● Task details:
Repeat only the lines running from the beginning of the material through the line that contains "localparam logic [4:0] BLOCK_BYTES = 5'd16;".

----

<file path="src/hw/rtl/mh3_pkg.sv">
// mh3_pkg: constants, types and helpers shared by the MurmurHash3 x64_128 unit.
// No dependencies; compiled before every other file of the block.
package mh3_pkg;

  // Lane mixing multipliers
  localparam logic [63:0] LANE_C1  = 64'h87c3_7b91_1142_53d5;
  localparam logic [63:0] LANE_C2  = 64'h4cf5_ad43_2745_937f;
  // Hash word offsets after the times-five step
  localparam logic [63:0] MIX_ADD1 = 64'h0000_0000_52dc_e729;
  localparam logic [63:0] MIX_ADD2 = 64'h0000_0000_3849_5ab5;
  // Finalizer multipliers
  localparam logic [63:0] FMIX_F1  = 64'hff51_afd7_ed55_8ccd;
  localparam logic [63:0] FMIX_F2  = 64'hc4ce_b9fe_1a85_ec53;

  // Bytes in one message block and in one lane
  localparam logic [4:0] BLOCK_BYTES = 5'd16;
  localparam logic [4:0] LANE_BYTES  = 5'd8;

  // Request into a 64x64 low-half multiplier; each lane and finalizer has its own
  typedef struct packed {
    logic        start;
    logic [63:0] a;
    logic [63:0] b;
  } mul_req_t;

  // Mask that keeps the low n bytes of a lane, n in 0..8
  function automatic logic [63:0] byte_mask(input logic [3:0] n);
    logic [63:0] m;
    m = '0;
    for (int i = 0; i < 8; i++) begin
      m[8*i +: 8] = (4'(i) < n) ? 8'hff : 8'h00;
    end
    return m;
  endfunction

endpackage

</file>
<file path="src/hw/rtl/mh3_mul64.sv">
// mh3_mul64: low 64 bits of a 64x64 product, built from one 32x32 multiplier
// in the steps lo*lo, lo*hi, hi*lo. Depends on mh3_pkg.
module mh3_mul64 (
  input  logic              clk_i,
  input  logic              rst_ni,
  input  mh3_pkg::mul_req_t req_i,
  output logic              done_o,
  output logic [63:0]       result_o
);
  import mh3_pkg::*;

  localparam logic [1:0] STEP_LO_LO = 2'd0;
  localparam logic [1:0] STEP_LO_HI = 2'd1;
  localparam logic [1:0] STEP_HI_LO = 2'd2;

  logic        busy_q;
  logic        done_q;
  logic [1:0]  step_q;
  logic [63:0] a_q, b_q, acc_q;
  logic [31:0] opx, opy;
  logic [63:0] prod;

  // Operand select for the partial product of this step
  always_comb begin
    case (step_q)
      STEP_LO_LO: begin
        opx = a_q[31:0];
        opy = b_q[31:0];
      end
      STEP_LO_HI: begin
        opx = a_q[31:0];
        opy = b_q[63:32];
      end
      STEP_HI_LO: begin
        opx = a_q[63:32];
        opy = b_q[31:0];
      end
      default: begin
        opx = a_q[31:0];
        opy = b_q[31:0];
      end
    endcase
    prod = {32'd0, opx} * {32'd0, opy};
  end

  // Step sequencing
  always_ff @(posedge clk_i or negedge rst_ni) begin
    if (!rst_ni) begin
      busy_q <= 1'b0;
      done_q <= 1'b0;
      step_q <= STEP_LO_LO;
    end else begin
      done_q <= 1'b0;
      if (req_i.start) begin
        busy_q <= 1'b1;
        step_q <= STEP_LO_LO;
      end else if (busy_q) begin
        case (step_q)
          STEP_LO_LO: step_q <= STEP_LO_HI;
          STEP_LO_HI: step_q <= STEP_HI_LO;
          STEP_HI_LO: begin
            busy_q <= 1'b0;
            done_q <= 1'b1;
          end
          default: busy_q <= 1'b0;
        endcase
      end
    end
  end

  // Operands and accumulator; cross terms only touch the upper word
  always_ff @(posedge clk_i) begin
    if (req_i.start) begin
      a_q <= req_i.a;
      b_q <= req_i.b;
    end else if (busy_q) begin
      if (step_q == STEP_LO_LO) begin
        acc_q <= prod;
      end else begin
        acc_q[63:32] <= acc_q[63:32] + prod[31:0];
      end
    end
  end

  assign done_o   = done_q;
  assign result_o = acc_q;

endmodule

</file>
<file path="src/hw/rtl/mh3_fmix.sv">
// mh3_fmix: 64-bit finalizer (xor-shift, multiply, xor-shift, multiply, xor-shift).
// Depends on mh3_pkg and mh3_mul64.
module mh3_fmix (
  input  logic        clk_i,
  input  logic        rst_ni,
  input  logic        start_i,
  input  logic [63:0] value_i,
  output logic        done_o,
  output logic [63:0] result_o
);
  import mh3_pkg::*;

  mul_req_t    mul_req;
  logic        mul_done;
  logic [63:0] mul_res;
  logic [63:0] res_xs;
  logic        phase_q;
  logic        done_q;
  logic [63:0] result_q;

  assign res_xs = mul_res ^ (mul_res >> 33);

  always_comb begin
    mul_req.start = start_i | (mul_done & ~phase_q);
    if (start_i) begin
      mul_req.a = value_i ^ (value_i >> 33);
      mul_req.b = FMIX_F1;
    end else begin
      mul_req.a = res_xs;
      mul_req.b = FMIX_F2;
    end
  end

  mh3_mul64 u_mul (
    .clk_i    (clk_i),
    .rst_ni   (rst_ni),
    .req_i    (mul_req),
    .done_o   (mul_done),
    .result_o (mul_res)
  );

  always_ff @(posedge clk_i or negedge rst_ni) begin
    if (!rst_ni) begin
      phase_q <= 1'b0;
      done_q  <= 1'b0;
    end else begin
      done_q <= mul_done & phase_q;
      if (start_i) begin
        phase_q <= 1'b0;
      end else if (mul_done && !phase_q) begin
        phase_q <= 1'b1;
      end
    end
  end

  always_ff @(posedge clk_i) begin
    if (mul_done && phase_q) begin
      result_q <= res_xs;
    end
  end

  assign done_o   = done_q;
  assign result_o = result_q;

endmodule

</file>
<file path="config.mk">
export PLATFORM = sky130hd
export DESIGN_NAME = mh3_fmix
export DESIGN_NICKNAME = d
export VERILOG_FILES = /design/src/hw/rtl/mh3_pkg.sv /design/src/hw/rtl/mh3_mul64.sv /design/src/hw/rtl/mh3_fmix.sv
export SDC_FILE = /design/constraint.sdc
export NUM_CORES = 2
export LEC_CHECK = 0
export BUFFER_PORTS_ARGS = -buffer_cell sky130_fd_sc_hd__buf_2
export CAP_MARGIN = 20
export CORE_MARGIN = 2
export CORE_UTILIZATION = 39
export CTS_CLUSTER_SIZE = 20
export DETAILED_ROUTE_END_ITERATION = 10
export MAX_ROUTING_LAYER = met4
export SLEW_MARGIN = 20
export SYNTH_ARGS = -nofsm -noshare
export SYNTH_HDL_FRONTEND = slang
export SYNTH_SLANG_ARGS = --single-unit
export TNS_END_PERCENT = 1
</file>
<file path="constraint.sdc">
create_clock -name clk_i -period 12.5 [get_ports clk_i]
set_input_delay 1.25 -clock clk_i [delete_from_list [all_inputs] [get_ports clk_i]]
set_output_delay 1.25 -clock clk_i [all_outputs]
set_load 0.02 [all_outputs]
</file>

----

● Task response:
<file path="src/hw/rtl/mh3_pkg.sv">
// mh3_pkg: constants, types and helpers shared by the MurmurHash3 x64_128 unit.
// No dependencies; compiled before every other file of the block.
package mh3_pkg;

  // Lane mixing multipliers
  localparam logic [63:0] LANE_C1  = 64'h87c3_7b91_1142_53d5;
  localparam logic [63:0] LANE_C2  = 64'h4cf5_ad43_2745_937f;
  // Hash word offsets after the times-five step
  localparam logic [63:0] MIX_ADD1 = 64'h0000_0000_52dc_e729;
  localparam logic [63:0] MIX_ADD2 = 64'h0000_0000_3849_5ab5;
  // Finalizer multipliers
  localparam logic [63:0] FMIX_F1  = 64'hff51_afd7_ed55_8ccd;
  localparam logic [63:0] FMIX_F2  = 64'hc4ce_b9fe_1a85_ec53;

  // Bytes in one message block and in one lane
  localparam logic [4:0] BLOCK_BYTES = 5'd16;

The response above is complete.